El fuego y las lágrimas

En los últimos años, uno de los pecados más frecuentados en el confesonario es éste: «No soporto a los políticos». Cuando el penitente habla de «los políticos», no se refiere a los Reyes Católicos, sino a gobernantes no creyentes, a quienes se les adjudica el mérito de querer destruir cualquier atisbo de religiosidad en nuestro país. Me preocupa, porque, entre muchos cristianos, se está generando odio hacia los gobernantes. Y el odio es un pecado. Por eso lo confiesan, claro.
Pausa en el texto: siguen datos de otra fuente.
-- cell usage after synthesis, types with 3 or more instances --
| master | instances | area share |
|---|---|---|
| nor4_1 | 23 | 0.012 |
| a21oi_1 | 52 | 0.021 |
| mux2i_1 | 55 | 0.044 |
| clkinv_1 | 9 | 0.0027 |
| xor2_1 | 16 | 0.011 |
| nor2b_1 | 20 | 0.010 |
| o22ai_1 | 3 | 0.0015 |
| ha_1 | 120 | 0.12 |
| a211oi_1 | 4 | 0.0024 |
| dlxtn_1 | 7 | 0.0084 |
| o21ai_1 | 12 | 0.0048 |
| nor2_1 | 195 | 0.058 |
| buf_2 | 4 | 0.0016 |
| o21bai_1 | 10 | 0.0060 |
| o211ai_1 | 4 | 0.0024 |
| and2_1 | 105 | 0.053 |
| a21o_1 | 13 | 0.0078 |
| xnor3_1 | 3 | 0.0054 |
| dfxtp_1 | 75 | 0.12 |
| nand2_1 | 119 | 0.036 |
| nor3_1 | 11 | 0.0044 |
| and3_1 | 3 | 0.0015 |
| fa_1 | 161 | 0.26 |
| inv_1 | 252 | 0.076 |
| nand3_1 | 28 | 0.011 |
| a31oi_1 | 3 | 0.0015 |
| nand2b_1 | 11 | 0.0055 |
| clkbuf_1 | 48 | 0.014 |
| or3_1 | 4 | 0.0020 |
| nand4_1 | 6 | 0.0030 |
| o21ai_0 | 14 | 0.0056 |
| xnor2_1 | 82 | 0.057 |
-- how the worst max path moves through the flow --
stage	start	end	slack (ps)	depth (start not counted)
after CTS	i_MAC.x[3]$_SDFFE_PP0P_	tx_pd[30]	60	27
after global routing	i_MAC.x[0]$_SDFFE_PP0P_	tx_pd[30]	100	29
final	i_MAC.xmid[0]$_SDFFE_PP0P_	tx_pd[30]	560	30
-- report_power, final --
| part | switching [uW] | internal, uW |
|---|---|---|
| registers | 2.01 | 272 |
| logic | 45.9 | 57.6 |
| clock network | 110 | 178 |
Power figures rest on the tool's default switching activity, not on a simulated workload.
[flow/run.sh]
#!/bin/bash
# OpenROAD 26Q1-2900-gdf79404cd8, Yosys 0.63+post, stock flow scripts
make -C /OpenROAD-flow-scripts/flow DESIGN_CONFIG=/design/flow/config.mk WORK_HOME=/design/flow/orfs finish
[flow/config.mk]
export PLATFORM = sky130hd
export DESIGN_NAME = PE_right
export DESIGN_NICKNAME = PE_right
export VERILOG_FILES = /design/flow/design.v
export SDC_FILE = /design/flow/constraint.sdc
export NUM_CORES = 4
export LEC_CHECK = 1
export CORE_UTILIZATION = 50
[flow/constraint.sdc]
current_design PE_right

set clk_period 18.5
set clk_io_pct 0.2

create_clock -name clk0 -period $clk_period [get_ports {clk}]

set non_clock_inputs [all_inputs -no_clocks]
set_input_delay [expr $clk_period * $clk_io_pct] -clock clk0 $non_clock_inputs
set_output_delay [expr $clk_period * $clk_io_pct] -clock clk0 [all_outputs]
[flow/design.v]
module PE_right (
    input                       clk,
    input                       rst,
    input [16-1:0]              cfg_dat,
    input [11-1:0]              cfg_adr,
    input [11-1:0]              slv_addr,
    input                       rx_pr,
    input [1:0]                 rx_pd,
    output wire                 rx_pa,
    output wire                 rx_c0r,
    output wire [1:0]           rx_c0d,
    input                       rx_c0a,
    output wire                 rx_c1r,
    output wire [1:0]           rx_c1d,
    input                       rx_c1a,
    input [2*16-1:0]            tx_c0d,
    output wire                 tx_c0a,
    input [2*16-1:0]            tx_c1d,
    output wire                 tx_c1a,
    output wire [2*16-1:0]      tx_pd,
    input                       tx_pa
);
    localparam NOC_WID = 16;
    localparam REGIONAL_ADDR_WID = 11;
    wire xr;
    wire [1:0] xd;
    wire xa;
    wire [2*(NOC_WID+1)-1:0] ad;
    wire aa;
    wire [2*NOC_WID-1:0] fd;
    wire fa;
    RX_NODE #(
        .N(NOC_WID)
    ) i_RX_NODE (
        .rstn(~rst   ),
        .pr  (rx_pr  ),
        .pd  (rx_pd  ),
        .pa  (rx_pa  ),
        .c0r (rx_c0r ),
        .c0d (rx_c0d ),
        .c0a (rx_c0a ),
        .c1r (rx_c1r ),
        .c1d (rx_c1d ),
        .c1a (rx_c1a ),
        .xr  (xr     ),
        .xd  (xd     ),
        .xa  (xa     )
    );
    MAC #(
        .NOC_WID(NOC_WID),
        .REGIONAL_ADDR_WID(REGIONAL_ADDR_WID)
    ) i_MAC (
        .clk     (clk     ),
        .rst     (rst     ),
        .cfg_dat (cfg_dat ),
        .cfg_adr (cfg_adr ),
        .slv_addr(slv_addr),
        .xr      (xr      ),
        .xd      (xd      ),
        .xa      (xa      ),
        .ad      (ad      ),
        .aa      (aa      ),
        .fd      (fd      ),
        .fa      (fa      )
    );
    TX_NODE #(
        .N(NOC_WID)
    ) i_TX_NODE (
        .rstn(~rst  ),
        .c0d (tx_c0d),
        .c0a (tx_c0a),
        .c1d (tx_c1d),
        .c1a (tx_c1a),
        .pd  (tx_pd ),
        .pa  (rx_pa ),
        .ad  (ad    ),
        .aa  (aa    ),
        .fd  (fd    ),
        .fa  (fa    )
    );
endmodule
module MAC #(
    parameter NOC_WID = 16,
    parameter REGIONAL_ADDR_WID = 11
)(
    input                       clk,
    input                       rst,
    input [NOC_WID-1:0]                 cfg_dat,
    input [REGIONAL_ADDR_WID-1:0]       cfg_adr,
    input [REGIONAL_ADDR_WID-1:0]       slv_addr,
    input                       xr,
    input [1:0]                 xd,              
    output wire                 xa,
    input [2*(NOC_WID+1)-1:0]   ad,              
    output wire                 aa,
    output wire [2*NOC_WID-1:0] fd,              
    input                       fa
);
    reg [NOC_WID-1:0]   bits_peek, xmid, m;
    always @(posedge clk) begin
        if (rst) begin
            bits_peek <= 0;
            xmid <= 0;
            m <= 0;
        end else begin
            if (cfg_adr == slv_addr) begin
                bits_peek <= cfg_dat;
            end else if (cfg_adr == slv_addr+4) begin
                xmid <= cfg_dat;
            end else if (cfg_adr == slv_addr+8) begin
                m <= cfg_dat;
            end
        end
    end
    localparam [1:0]
        RX_IDLE     = 2'b00,
        RX_ACK_HI   = 2'b01,
        RX_ACK_LO   = 2'b10;
    reg [1:0]                   rx_state;
    reg [NOC_WID-1:0]           x;
    reg [$clog2(NOC_WID):0]     bits_recvd;
    wire                        xd_arrived;
    assign xd_arrived = xd[0] || xd[1];
    assign xa = (rx_state == RX_ACK_HI);
    always @(posedge clk) begin
        if (rst) begin
            rx_state <= RX_IDLE;
            x <= 0;
            bits_recvd <= 0;
        end else begin
            case (rx_state)
                RX_IDLE: begin
                    if (xr) begin
                        rx_state <= RX_ACK_HI;
                        x <= 0;
                        bits_recvd <= 0;
                    end
                end
                RX_ACK_HI: begin
                    if (xd_arrived) begin
                        rx_state <= RX_ACK_LO;
                        if (bits_recvd < bits_peek) begin
                            x <= (x << 1) | xd[1];
                            bits_recvd <= bits_recvd + 1;
                        end
                    end else if (~xr) begin
                        rx_state <= RX_IDLE;
                    end
                end
                RX_ACK_LO: begin
                    if (~xd_arrived) rx_state <= RX_ACK_HI;
                end
                default: begin
                    rx_state <= RX_IDLE;
                    x <= 0;
                    bits_recvd <= 0;
                end
            endcase
        end
    end
    wire [NOC_WID:0]    a_sync;
    wire                a_sync_rdy;
    dr_rx #(
        .N(NOC_WID+1)
    ) i_dr_rx (
        .clk(clk),
        .rst(rst),
        .in(ad),
        .out(a_sync),
        .out_rdy(a_sync_rdy)
    );
    wire                a_MSb;
    wire [NOC_WID-1:0]  b;
    assign a_MSb = a_sync[NOC_WID];
    assign b = a_sync[NOC_WID-1:0];
    wire [NOC_WID-1:0]  s_left, s_right;
    assign s_left = m*x;
    assign s_right = m*(xmid-x);
    wire [NOC_WID-1:0]  f_sync;
    reg                 f_sync_rdy;
    assign f_sync = a_MSb ? s_right : s_left;
    dr_tx #(
        .N(NOC_WID)
    ) i_dr_tx (
        .in(f_sync),
        .in_rdy(f_sync_rdy),
        .out(fd)
    );
    always @(posedge clk) begin
        if (rst) begin
            f_sync_rdy <= 0;
        end else begin
            f_sync_rdy <= a_sync_rdy;
        end
    end
    assign aa = fa;      
endmodule
module RX_NODE #(
    parameter N = 16
)(
    input                       rstn,
    input                       pr,
    input [1:0]                 pd,
    output wire                 pa,
    output wire                 c0r,
    output wire [1:0]           c0d,
    input                       c0a,
    output wire                 c1r,
    output wire [1:0]           c1d,
    input                       c1a,
    output wire                 xr,
    output wire [1:0]           xd,
    input                       xa
);
    wire rst;
    assign rst = ~rstn;
    wire        _u0, _u1, uu, __v;
    wire [1:0]  _pd;
    wire        _pr, _c0r, _c0a, _c1r, _c1a, _xr, _xa;
    reg         u0, u1, _v;
    reg         _and0a, _and1a;
    assign _u0 = ~u0;
    assign _u1 = ~u1;
    assign uu = ~(_u0 & _u1);
    assign pa = ~((_pr | uu) & _and0a & _and1a);
    assign __v = ~_v;
    assign _pd[0] = ~pd[0];
    assign _pd[1] = ~pd[1];
    assign _c0r = ~(__v & u0);
    assign _c1r = ~(__v & u1);
    assign c0d[0] = ~(_pd[0] | _c0r);
    assign c0d[1] = ~(_pd[1] | _c0r);
    assign c1d[0] = ~(_pd[0] | _c1r);
    assign c1d[1] = ~(_pd[1] | _c1r);
    assign _xr = _pr;
    assign xd = c0d | c1d;
    assign _pr = ~pr;
    assign c0r = ~_c0r;
    assign _c0a = ~c0a;
    assign c1r = ~_c1r;
    assign _c1a = ~c1a;
    assign xr = ~_xr;
    assign _xa = ~xa;
    always @(*) begin
        if (~rst & (~_pd[0] & ~__v)) begin
            u0 = 1;
        end else if (rst | (_pr)) begin
            u0 = 0;
        end
        if (~rst & (~_pd[1] & ~__v)) begin
            u1 = 1;
        end else if (rst | (_pr)) begin
            u1 = 0;
        end
        if (~uu) begin
            _v = 1;
        end else if (uu & _pd[0] & _pd[1]) begin
            _v = 0;
        end
        if (~rst & (~_xa & ~_c0a)) begin
            _and0a = 0;
        end else if (rst | (_xa & _c0a)) begin
            _and0a = 1;
        end
        if (~rst & (~_xa & ~_c1a)) begin
            _and1a = 0;
        end else if (rst | (_xa & _c1a)) begin
            _and1a = 1;
        end
    end
endmodule
module TX_NODE #(
    parameter N = 16
)(
    input                       rstn,
    input [2*N-1:0]             c0d,
    output reg                  c0a,
    input [2*N-1:0]             c1d,
    output reg                  c1a,
    output wire [2*N-1:0]       pd,
    input                       pa,
    output wire [2*(N+1)-1:0]   ad,
    input                       aa,
    input [2*N-1:0]             fd,
    output wire                 fa
);
    genvar i;
    generate
    for (i = 0; i < N; i = i+1) begin
        assign ad[i*2] = c0d[i*2] | c1d[i*2];
        assign ad[i*2+1] = c0d[i*2+1] | c1d[i*2+1];
    end
    endgenerate
    assign ad[2*N] = c0d[0] | c0d[1];
    assign ad[2*N+1] = c1d[0] | c1d[1];
    assign pd = fd;
    assign fa = pa;
    always @(*) begin
        if (rstn & (aa & ad[2*N])) begin
            c0a = 1;
        end else if (~rstn | (~aa & ~ad[2*N])) begin
            c0a = 0;
        end
        if (rstn & (aa & ad[2*N+1])) begin
            c1a = 1;
        end else if (~rstn | (~aa & ~ad[2*N+1])) begin
            c1a = 0;
        end
    end
endmodule
module dr_rx #(
    parameter N = 16
) (
    input               clk,
    input               rst,
    input [2*N-1:0]     in,              
    output reg [N-1:0]  out,             
    output reg          out_rdy
);
    genvar i;
    integer j;
    wire [N-1:0]    in_rdy;
    wire            in_all_rdy;
    generate
    for (i = 0; i < N; i = i+1) begin
        assign in_rdy[i] = in[i*2] | in[(i*2)+1];    
    end
    endgenerate
    assign in_all_rdy = &in_rdy;     
    always @(posedge clk) begin
        if (rst) begin
            out <= 0;
            out_rdy <= 0;
        end else begin
            for (j = 0; j < N; j = j+1) begin
                out[j] <= in[(j*2)+1];
            end
            out_rdy <= in_all_rdy;
        end
    end
endmodule
module dr_tx #(
    parameter N = 16
) (
    input [N-1:0]           in,              
    input                   in_rdy,
    output wire [2*N-1:0]   out              
);
    genvar i;
    generate
    for (i = 0; i < N; i = i+1) begin
        assign out[i*2] = in_rdy ? (~in[i]) : 0;
        assign out[i*2+1] = in_rdy ? (in[i]) : 0;
    end
    endgenerate
endmodule
==> run notes <==
The run finished with clean final reports. For the detailed router's first-iteration violation count, the log shows 432. The core region is 24500 um^2. In the setup report, the worst path falls into the class reg -> out.

The post-cts gate resize count came out at 0. Most prevalent standard cell on the critical path: sky130_fd_sc_hd__xnor2_1. Per the final report, max-transition violations number 0.

Setup repair after global routing left no endpoint under its margin. The logs give 0.0370 mV for the maximum vdd drop and 57 for the number of standard-cell rows in the floorplan. With the worst hold margin at 0.444 ns, the detailed-route via count is 10000.

With the count of flip-flops with a built-in enable after synthesis at 0, the first-pass GRT wire length is 52.1 mm. The total DRC errors in the routed layout came out at 0. The floorplan step set the die height to 160 um. The tools report the placer congestion estimate as 0.914. Once placement finished, the instance area stood at 14400 um^2.

The HPWL after detailed placement is 25.8 mm. From left edge to right edge, the die measures 160 um. Per the cell usage report, the commonest logic cells after layout are sky130_fd_sc_hd__inv_1 (252), sky130_fd_sc_hd__nor2_1 (195), sky130_fd_sc_hd__fa_1 (161), sky130_fd_sc_hd__clkdlybuf4s50_1 (148), sky130_fd_sc_hd__ha_1 (120). Entering global routing, the biggest net connects 59 pins.

Among all stages on the critical path, the maximum delay recorded is 0.72 ns. Counting I/O delays and the setup requirement, the final critical path takes 13.51 ns. Clock skew on the completed layout was measured at 0.00737 ns. In this run the maximum-capacitance check reported violations numbering 0. The share of layout cells above drive strength 1 came out at 3.22%.

The tools report the category of the worst setup path capture point as an output port. Global routing consumed, over all layers together, 27.5% of the routing resources. The worst hold path belongs to the class reg -> reg.

The starting density of the core is 51.1%, and the buffer-and-inverter tally for the worst setup path is 4. STA classifies the critical path startpoint as a flip-flop. The library cell contributing the largest single delay on the critical path is sky130_fd_sc_hd__dfxtp_1. Per the slew report, the remaining headroom to the max-slew limit stands at 41.8%. Highest-count logic cell in the final layout: sky130_fd_sc_hd__inv_1. Of all nets on the critical path, the largest fanout is 12. Synthesis inferred 82 register bits.

In this run the deepest clock path goes through 2 buffers. The post-CTS hold buffer count recorded in the log is 0. The transition time recorded at the tightest slew-check pin is 0.867 ns. With the number of cells on the worst hold path at 1, the detailed-route wire length per cell is 16.1 um.

For the worst setup path, the data required time is 14.80 ns. The run gives 0.06 ns for the clock transition at the registers of the reported paths. The tools report the count of endpoints without a timing constraint as 11. The run gives 2210 for the count of fill cells added during filler insertion. On the critical path the data arrives at 9.81 ns. Nets still carrying antenna violations after routing amount to 0. Dominant synthesized flop cell: sky130_fd_sc_hd__dfxtp_1. Summing internal, switching and leakage power gives 0.391 mW. The final timing report counts setup violations totalling 0. The layout overhead on the synthesized area is 17.0%, and the synthesized area divided by synthesized cell count is 8.26 um^2. With the stage-log warning count at 26, the portion of the clock cycle consumed by the worst path in the final layout is 73.0%. The synthesis report gives the async set-or-reset register share as 0%. Post-synthesis, Yosys gives the total cell area as 12500 um^2.

Port buffering added 149 buffers. The script computed a power per unit cell area of 26.7 nW/um^2. The synthesized netlist occupies a cell area of 12500 um^2. Per the OpenROAD floorplan log, the area of the die is 25700 um^2.

The run gives 0 as the final hold violation count. The STA report counts the stages on the worst setup path as 30. The length of the first detailed-routing pass in iterations was 5. Timing would allow up to 74.0 MHz. Global routing finished with a remaining overflow of 0. The kind of cell adding the most delay to the critical path is adder cells. The number of vias per cell after detailed routing was 5.08. The leakage component of the power was reported as 6.58 nW. The number of antenna violations at the first check in global routing is 1. Insertion delay at the late pin of the worst-skew pair: 0.33 ns. The run gives 151 as the number of top-level pins. The cell sitting at the root of the clock tree is a sky130_fd_sc_hd__clkbuf_16. For the post-synthesis instance total, the log shows 1514. TritonCTS built the clock tree. The run gives 7 as the number of register pins that no clock reaches. The total setup buffers inserted after CTS is 0, and the via count of the first global-routing pass is 10000. For this run, the number of Yosys warnings is 6. Measured in cells, the most critical reg-to-reg path has a length of 11. The layout stage reports a final design area of 14600 um^2.

After synthesis, the design contains 1514 cells according to Yosys. The logs give 9 for the clock buffer count from CTS and 67 for the post-synthesis cell type count. Total number of H-tree levels: 3.

The final wirelength was 31.6 mm; the final sum of negative setup slack was 0 ns.
## state kept, by name (all words and copies together) (netlist names)
register and flops:
i_RX_NODE.u0 1, i_MAC.bits_recvd 5, i_MAC.x 16, i_RX_NODE.u1 1, i_RX_NODE._v 1, i_MAC.i_dr_rx.out 1
i_MAC.bits_peek 16, i_RX_NODE._and0a 1, i_RX_NODE._and1a 1, i_TX_NODE.c1a 1, i_MAC.f_sync_rdy 1, i_MAC.xmid 16
i_MAC.rx_state 3, i_MAC.m 16, i_MAC.i_dr_rx.out_rdy 1, i_TX_NODE.c0a 1
## worst register-to-register path, delay by kind of cell, from the launching register on
kind / cells / cell delay [ns]
and+or+nand+nor: 5 / 1.33
AOI/OAI and AO/OA: 5 / 0.83
DFF: 1 / 0.34
adders and majority gates: 1 / 0.30
## power by group
part	total, mW	internal [mW]	switching (mW)
logic	0.0619	0.0345	0.0274
clock network	0.164	0.0950	0.0693
registers	0.165	0.163	0.00126
## cells in the mapped netlist (12+ instances only)
cell type                  count  area [um^2]
sky130_fd_sc_hd__xnor2_1      82          718
sky130_fd_sc_hd__dfxtp_1      75         1500
sky130_fd_sc_hd__o21ai_0      14         70.1
sky130_fd_sc_hd__ha_1        120         1500
sky130_fd_sc_hd__fa_1        161         3220
sky130_fd_sc_hd__nand3_1      28          140
sky130_fd_sc_hd__and2_1      105          657
sky130_fd_sc_hd__a21oi_1      52          260
sky130_fd_sc_hd__xor2_1       16          140
sky130_fd_sc_hd__nor2_1      195          732
sky130_fd_sc_hd__mux2i_1      55          551
sky130_fd_sc_hd__a21o_1       13         97.6
sky130_fd_sc_hd__nor2b_1      20          125
sky130_fd_sc_hd__nand2_1     119          447
sky130_fd_sc_hd__o21ai_1      12         60.1
sky130_fd_sc_hd__clkbuf_1     48          180
sky130_fd_sc_hd__nor4_1       23          144
sky130_fd_sc_hd__inv_1       252          946
## final timing paths
check                                     endpoint                        startpoint  slack, ns
setup reg to reg  i_MAC.bits_recvd[2]$_SDFFE_PP0P_  i_MAC.bits_recvd[1]$_SDFFE_PP0P_      15.65
hold / removal         i_MAC.f_sync_rdy$_SDFF_PP0_  i_MAC.i_dr_rx.out_rdy$_SDFF_PP0_       0.44
setup / recovery                         tx_pd[30]           i_MAC.x[1]$_SDFFE_PP0P_       4.99
hold reg to reg        i_MAC.f_sync_rdy$_SDFF_PP0_  i_MAC.i_dr_rx.out_rdy$_SDFF_PP0_       0.44
## through the flow
step | cells | utilization (%) | setup WS [ns]
detailed placement | 1954 | 58.7 | 5.32
global route | 1970 | 59.8 | 4.28
finish | 1971 | 59.8 | 4.99
floorplan | 1514 | - | 7.04
global placement | 1954 | 58.7 | 5.33
CTS | 1970 | 59.8 | 4.95
## area by class of cell
type	count	area [um^2]	share of cell area [%]
Clock buffer	11	243	1.66
Timing Repair Buffer	170	1640	11.2
Multi-Input combinational cell	1116	9710	66.4
Antenna cell	1	2.50	0.0171
Inverter	262	983	6.72
Sequential cell	82	1610	11.0
Clock inverter	5	37.5	0.256
Tap cell	324	405	2.77
## per-layer routing
| layer | vias up | part of all wire, % | track usage [%] |
|---|---|---|---|
| li1 | 5001 | - | - |
| met1 | 4701 | 47 | 41.8 |
| met2 | 291 | 46 | 44.0 |
| met3 | 23 | 5.8 | 5.51 |
| met4 | 0 | 1.2 | 2.73 |
| met5 | - | 0 | 0 |
## cell families after synthesis
logic type               Yosys count  synth area share (%)
latches                            7                 0.840
AND/OR/NAND/NOR                  539                  20.6
buffers and inverters            316                  9.52
adder cells (fa/ha/maj)          281                  37.8
AND-OR/OR-AND                    138                  7.22
flip-flops                        75                  12.0
XOR/XNOR                         102                  7.53
multiplexers                      56                  4.49
Power is estimated from default activity; no workload was simulated.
Al comprobar que aquellos samaritanos, tenidos por malditos y paganos, no daban albergue a Jesús, Santiago y Juan dijeron: Señor, ¿quieres que digamos que baje fuego del cielo que acabe con ellos?Entonces Jesús se volvió y los regañó. El fuego no cayó sobre los samaritanos, sino sobre ellos.

Los ojos de Jesús, que son el cielo, desprendieron fuego sobre los apóstoles y los fariseos, que eran personas religiosas. Pero se enternecieron con gentiles, publicanos y prostitutas. No te extrañe. A quienes conocemos su Amor, nos trata así, porque nos quiere santos. Pero, a quienes no lo conocen, los trata con ternura, para mostrárselo.

No odies a los de lejos. Pide que conozcan ese Amor. Así serás como el Señor.